━━ RECORDS SHOWN
==> src/rtl/cop_pkg.sv <==
// +----------------------------------------------------------------------------+
// | Module      : cop_pkg                                                      |
// | Description : Shared opcodes, FSM encoding and response record for cop_arb |
// | Revision    : 1.0  initial release                                         |
// +----------------------------------------------------------------------------+
`default_nettype none

package cop_pkg;

  localparam logic [6:0] CUSTOM_0 = 7'h0B;
  localparam logic [6:0] CUSTOM_1 = 7'h2B;
  localparam logic [6:0] CUSTOM_2 = 7'h5B;
  localparam logic [6:0] CUSTOM_3 = 7'h7B;

  typedef enum logic [0:0] {
    ST_IDLE  = 1'b0,
    ST_ISSUE = 1'b1
  } cop_state_e;

  typedef struct packed {
    logic [31:0] data;
    logic        err;
    logic        id;
  } cop_rsp_t;

endpackage

`default_nettype wire

==> src/rtl/cop_rr_arb.sv <==
// +----------------------------------------------------------------------------+
// | Module      : cop_rr_arb                                                   |
// | Description : 2-way round-robin / fixed-priority picker, one-hot grant     |
// | Revision    : 1.0  initial release                                         |
// +----------------------------------------------------------------------------+
`default_nettype none

module cop_rr_arb (
  input  logic [1:0] req,
  input  logic       last,
  input  logic       prio_fix,
  output logic [1:0] grant
);

  // A lone requester always wins; a tie goes to 0 under fixed priority or
  // when requester 1 was the previous winner.
  always_comb begin
    grant = req;
    if (req == 2'b11) begin
      grant = (prio_fix || last) ? 2'b01 : 2'b10;
    end
  end

endmodule

`default_nettype wire

==> src/rtl/cop_arb.sv <==
// +----------------------------------------------------------------------------+
// | Module      : cop_arb                                                      |
// | Description : Two-requester front end sharing one coprocessor port.        |
// |               Optional completion timeout: define COP_ARB_TIMEOUT_EN.      |
// | Revision    : 1.0  initial release                                         |
// +----------------------------------------------------------------------------+
`default_nettype none

module cop_arb
  import cop_pkg::*;
#(
  parameter logic        PRIO_FIX = 1'b0,
  parameter int unsigned TMO_CYC  = 16
) (
  input  logic        cop_clk,
  input  logic        cop_rst,
  input  logic [1:0]  req_valid,
  output logic [1:0]  req_ready,
  input  logic [63:0] req_insn,
  input  logic [63:0] req_rs1,
  input  logic [63:0] req_rs2,
  output logic [1:0]  rsp_valid,
  input  logic [1:0]  rsp_ready,
  output logic [31:0] rsp_data,
  output logic        rsp_err,
  output logic        cop_valid,
  output logic        cop_rdywr,
  output logic [31:0] cop_insn,
  output logic [31:0] cop_rs1,
  output logic [31:0] cop_rs2,
  input  logic        cop_ready,
  input  logic        cop_wait,
  input  logic        cop_wr,
  input  logic [31:0] cop_rd
);

  if (TMO_CYC < 1) begin : g_bad_tmo
    $error("TMO_CYC must be at least 1");
  end

  cop_state_e  r_state;
  cop_state_e  w_state_nxt;
  cop_rsp_t    r_rsp;
  logic        r_rsp_full;
  logic        r_last;
  logic        r_owner;
  logic [31:0] r_insn;
  logic [31:0] r_rs1;
  logic [31:0] r_rs2;

  logic [1:0]  w_grant;
  logic        w_gnt_idx;
  logic        w_grant_en;
  logic        w_take;
  logic        w_issue;
  logic        w_pop;
  logic        w_rsp_free;
  logic        w_done_good;
  logic        w_done_unsup;
  logic        w_done_tmo;
  logic        w_done;

  cop_rr_arb u_rr (
    .req      (req_valid),
    .last     (r_last),
    .prio_fix (PRIO_FIX),
    .grant    (w_grant)
  );

  assign w_issue      = (r_state == ST_ISSUE);
  assign w_pop        = r_rsp_full & rsp_ready[r_rsp.id];
  assign w_rsp_free   = !r_rsp_full | w_pop;
  assign w_done_good  = w_issue & !cop_wait & cop_wr & cop_ready & w_rsp_free;
  assign w_done_unsup = w_issue & !cop_wait & !cop_wr & w_rsp_free;
  assign w_done       = w_done_good | w_done_unsup | w_done_tmo;

  // No acceptance while reset is held: the instruction would be discarded.
  assign w_grant_en = !cop_rst & ((!w_issue & w_rsp_free) | w_done);
  assign w_take     = w_grant_en & (|req_valid);
  assign w_gnt_idx  = w_grant[1];
  assign req_ready  = w_grant_en ? w_grant : 2'b00;

`ifdef COP_ARB_TIMEOUT_EN
  localparam int unsigned c_tmo_w = (TMO_CYC > 1) ? $clog2(TMO_CYC) : 1;

  logic [c_tmo_w-1:0] r_tmo_cnt;

  // Only cycles where the response slot could accept a result count as stuck.
  assign w_done_tmo = w_issue & w_rsp_free & !(w_done_good | w_done_unsup) &
                      (r_tmo_cnt == c_tmo_w'(TMO_CYC - 1));

  always_ff @(posedge cop_clk) begin
    if (cop_rst || w_done || w_take) begin
      r_tmo_cnt <= '0;
    end else if (w_issue && w_rsp_free) begin
      r_tmo_cnt <= r_tmo_cnt + 1'b1;
    end
  end
`else
  assign w_done_tmo = 1'b0;
`endif

  always_ff @(posedge cop_clk) begin
    if (cop_rst) begin
      r_state <= ST_IDLE;
    end else begin
      r_state <= w_state_nxt;
    end
  end

  always_comb begin
    w_state_nxt = r_state;
    case (r_state)
      ST_IDLE:  if (w_take) w_state_nxt = ST_ISSUE;
      ST_ISSUE: if (w_done) w_state_nxt = w_take ? ST_ISSUE : ST_IDLE;
      default:  w_state_nxt = ST_IDLE;
    endcase
  end

  always_ff @(posedge cop_clk) begin
    if (cop_rst) begin
      r_insn  <= '0;
      r_rs1   <= '0;
      r_rs2   <= '0;
      r_owner <= 1'b0;
      r_last  <= 1'b1;
    end else if (w_take) begin
      r_insn  <= w_gnt_idx ? req_insn[63:32] : req_insn[31:0];
      r_rs1   <= w_gnt_idx ? req_rs1[63:32]  : req_rs1[31:0];
      r_rs2   <= w_gnt_idx ? req_rs2[63:32]  : req_rs2[31:0];
      r_owner <= w_gnt_idx;
      r_last  <= w_gnt_idx;
    end
  end

  // A load in the same cycle as a pop wins, so back-to-back results never gap.
  always_ff @(posedge cop_clk) begin
    if (cop_rst) begin
      r_rsp_full <= 1'b0;
      r_rsp      <= '0;
    end else if (w_done) begin
      r_rsp_full <= 1'b1;
      r_rsp.data <= w_done_good ? cop_rd : 32'h0;
      r_rsp.err  <= !w_done_good;
      r_rsp.id   <= r_owner;
    end else if (w_pop) begin
      r_rsp_full <= 1'b0;
    end
  end

  assign cop_valid = w_issue;
  assign cop_rdywr = w_rsp_free;
  assign cop_insn  = w_issue ? r_insn : 32'h0;
  assign cop_rs1   = w_issue ? r_rs1  : 32'h0;
  assign cop_rs2   = w_issue ? r_rs2  : 32'h0;

  assign rsp_valid = {r_rsp_full & r_rsp.id, r_rsp_full & !r_rsp.id};
  assign rsp_data  = r_rsp.data;
  assign rsp_err   = r_rsp.err;

endmodule

`default_nettype wire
━━━━
YOUR ASSIGNMENT:
Would you transcribe the whole listing, keeping every character the same?

EXERCISE RESULT:
==> src/rtl/cop_pkg.sv <==
// +----------------------------------------------------------------------------+
// | Module      : cop_pkg                                                      |
// | Description : Shared opcodes, FSM encoding and response record for cop_arb |
// | Revision    : 1.0  initial release                                         |
// +----------------------------------------------------------------------------+
`default_nettype none

package cop_pkg;

  localparam logic [6:0] CUSTOM_0 = 7'h0B;
  localparam logic [6:0] CUSTOM_1 = 7'h2B;
  localparam logic [6:0] CUSTOM_2 = 7'h5B;
  localparam logic [6:0] CUSTOM_3 = 7'h7B;

  typedef enum logic [0:0] {
    ST_IDLE  = 1'b0,
    ST_ISSUE = 1'b1
  } cop_state_e;

  typedef struct packed {
    logic [31:0] data;
    logic        err;
    logic        id;
  } cop_rsp_t;

endpackage

`default_nettype wire

==> src/rtl/cop_rr_arb.sv <==
// +----------------------------------------------------------------------------+
// | Module      : cop_rr_arb                                                   |
// | Description : 2-way round-robin / fixed-priority picker, one-hot grant     |
// | Revision    : 1.0  initial release                                         |
// +----------------------------------------------------------------------------+
`default_nettype none

module cop_rr_arb (
  input  logic [1:0] req,
  input  logic       last,
  input  logic       prio_fix,
  output logic [1:0] grant
);

  // A lone requester always wins; a tie goes to 0 under fixed priority or
  // when requester 1 was the previous winner.
  always_comb begin
    grant = req;
    if (req == 2'b11) begin
      grant = (prio_fix || last) ? 2'b01 : 2'b10;
    end
  end

endmodule

`default_nettype wire

==> src/rtl/cop_arb.sv <==
// +----------------------------------------------------------------------------+
// | Module      : cop_arb                                                      |
// | Description : Two-requester front end sharing one coprocessor port.        |
// |               Optional completion timeout: define COP_ARB_TIMEOUT_EN.      |
// | Revision    : 1.0  initial release                                         |
// +----------------------------------------------------------------------------+
`default_nettype none

module cop_arb
  import cop_pkg::*;
#(
  parameter logic        PRIO_FIX = 1'b0,
  parameter int unsigned TMO_CYC  = 16
) (
  input  logic        cop_clk,
  input  logic        cop_rst,
  input  logic [1:0]  req_valid,
  output logic [1:0]  req_ready,
  input  logic [63:0] req_insn,
  input  logic [63:0] req_rs1,
  input  logic [63:0] req_rs2,
  output logic [1:0]  rsp_valid,
  input  logic [1:0]  rsp_ready,
  output logic [31:0] rsp_data,
  output logic        rsp_err,
  output logic        cop_valid,
  output logic        cop_rdywr,
  output logic [31:0] cop_insn,
  output logic [31:0] cop_rs1,
  output logic [31:0] cop_rs2,
  input  logic        cop_ready,
  input  logic        cop_wait,
  input  logic        cop_wr,
  input  logic [31:0] cop_rd
);

  if (TMO_CYC < 1) begin : g_bad_tmo
    $error("TMO_CYC must be at least 1");
  end

  cop_state_e  r_state;
  cop_state_e  w_state_nxt;
  cop_rsp_t    r_rsp;
  logic        r_rsp_full;
  logic        r_last;
  logic        r_owner;
  logic [31:0] r_insn;
  logic [31:0] r_rs1;
  logic [31:0] r_rs2;

  logic [1:0]  w_grant;
  logic        w_gnt_idx;
  logic        w_grant_en;
  logic        w_take;
  logic        w_issue;
  logic        w_pop;
  logic        w_rsp_free;
  logic        w_done_good;
  logic        w_done_unsup;
  logic        w_done_tmo;
  logic        w_done;

  cop_rr_arb u_rr (
    .req      (req_valid),
    .last     (r_last),
    .prio_fix (PRIO_FIX),
    .grant    (w_grant)
  );

  assign w_issue      = (r_state == ST_ISSUE);
  assign w_pop        = r_rsp_full & rsp_ready[r_rsp.id];
  assign w_rsp_free   = !r_rsp_full | w_pop;
  assign w_done_good  = w_issue & !cop_wait & cop_wr & cop_ready & w_rsp_free;
  assign w_done_unsup = w_issue & !cop_wait & !cop_wr & w_rsp_free;
  assign w_done       = w_done_good | w_done_unsup | w_done_tmo;

  // No acceptance while reset is held: the instruction would be discarded.
  assign w_grant_en = !cop_rst & ((!w_issue & w_rsp_free) | w_done);
  assign w_take     = w_grant_en & (|req_valid);
  assign w_gnt_idx  = w_grant[1];
  assign req_ready  = w_grant_en ? w_grant : 2'b00;

`ifdef COP_ARB_TIMEOUT_EN
  localparam int unsigned c_tmo_w = (TMO_CYC > 1) ? $clog2(TMO_CYC) : 1;

  logic [c_tmo_w-1:0] r_tmo_cnt;

  // Only cycles where the response slot could accept a result count as stuck.
  assign w_done_tmo = w_issue & w_rsp_free & !(w_done_good | w_done_unsup) &
                      (r_tmo_cnt == c_tmo_w'(TMO_CYC - 1));

  always_ff @(posedge cop_clk) begin
    if (cop_rst || w_done || w_take) begin
      r_tmo_cnt <= '0;
    end else if (w_issue && w_rsp_free) begin
      r_tmo_cnt <= r_tmo_cnt + 1'b1;
    end
  end
`else
  assign w_done_tmo = 1'b0;
`endif

  always_ff @(posedge cop_clk) begin
    if (cop_rst) begin
      r_state <= ST_IDLE;
    end else begin
      r_state <= w_state_nxt;
    end
  end

  always_comb begin
    w_state_nxt = r_state;
    case (r_state)
      ST_IDLE:  if (w_take) w_state_nxt = ST_ISSUE;
      ST_ISSUE: if (w_done) w_state_nxt = w_take ? ST_ISSUE : ST_IDLE;
      default:  w_state_nxt = ST_IDLE;
    endcase
  end

  always_ff @(posedge cop_clk) begin
    if (cop_rst) begin
      r_insn  <= '0;
      r_rs1   <= '0;
      r_rs2   <= '0;
      r_owner <= 1'b0;
      r_last  <= 1'b1;
    end else if (w_take) begin
      r_insn  <= w_gnt_idx ? req_insn[63:32] : req_insn[31:0];
      r_rs1   <= w_gnt_idx ? req_rs1[63:32]  : req_rs1[31:0];
      r_rs2   <= w_gnt_idx ? req_rs2[63:32]  : req_rs2[31:0];
      r_owner <= w_gnt_idx;
      r_last  <= w_gnt_idx;
    end
  end

  // A load in the same cycle as a pop wins, so back-to-back results never gap.
  always_ff @(posedge cop_clk) begin
    if (cop_rst) begin
      r_rsp_full <= 1'b0;
      r_rsp      <= '0;
    end else if (w_done) begin
      r_rsp_full <= 1'b1;
      r_rsp.data <= w_done_good ? cop_rd : 32'h0;
      r_rsp.err  <= !w_done_good;
      r_rsp.id   <= r_owner;
    end else if (w_pop) begin
      r_rsp_full <= 1'b0;
    end
  end

  assign cop_valid = w_issue;
  assign cop_rdywr = w_rsp_free;
  assign cop_insn  = w_issue ? r_insn : 32'h0;
  assign cop_rs1   = w_issue ? r_rs1  : 32'h0;
  assign cop_rs2   = w_issue ? r_rs2  : 32'h0;

  assign rsp_valid = {r_rsp_full & r_rsp.id, r_rsp_full & !r_rsp.id};
  assign rsp_data  = r_rsp.data;
  assign rsp_err   = r_rsp.err;

endmodule

`default_nettype wire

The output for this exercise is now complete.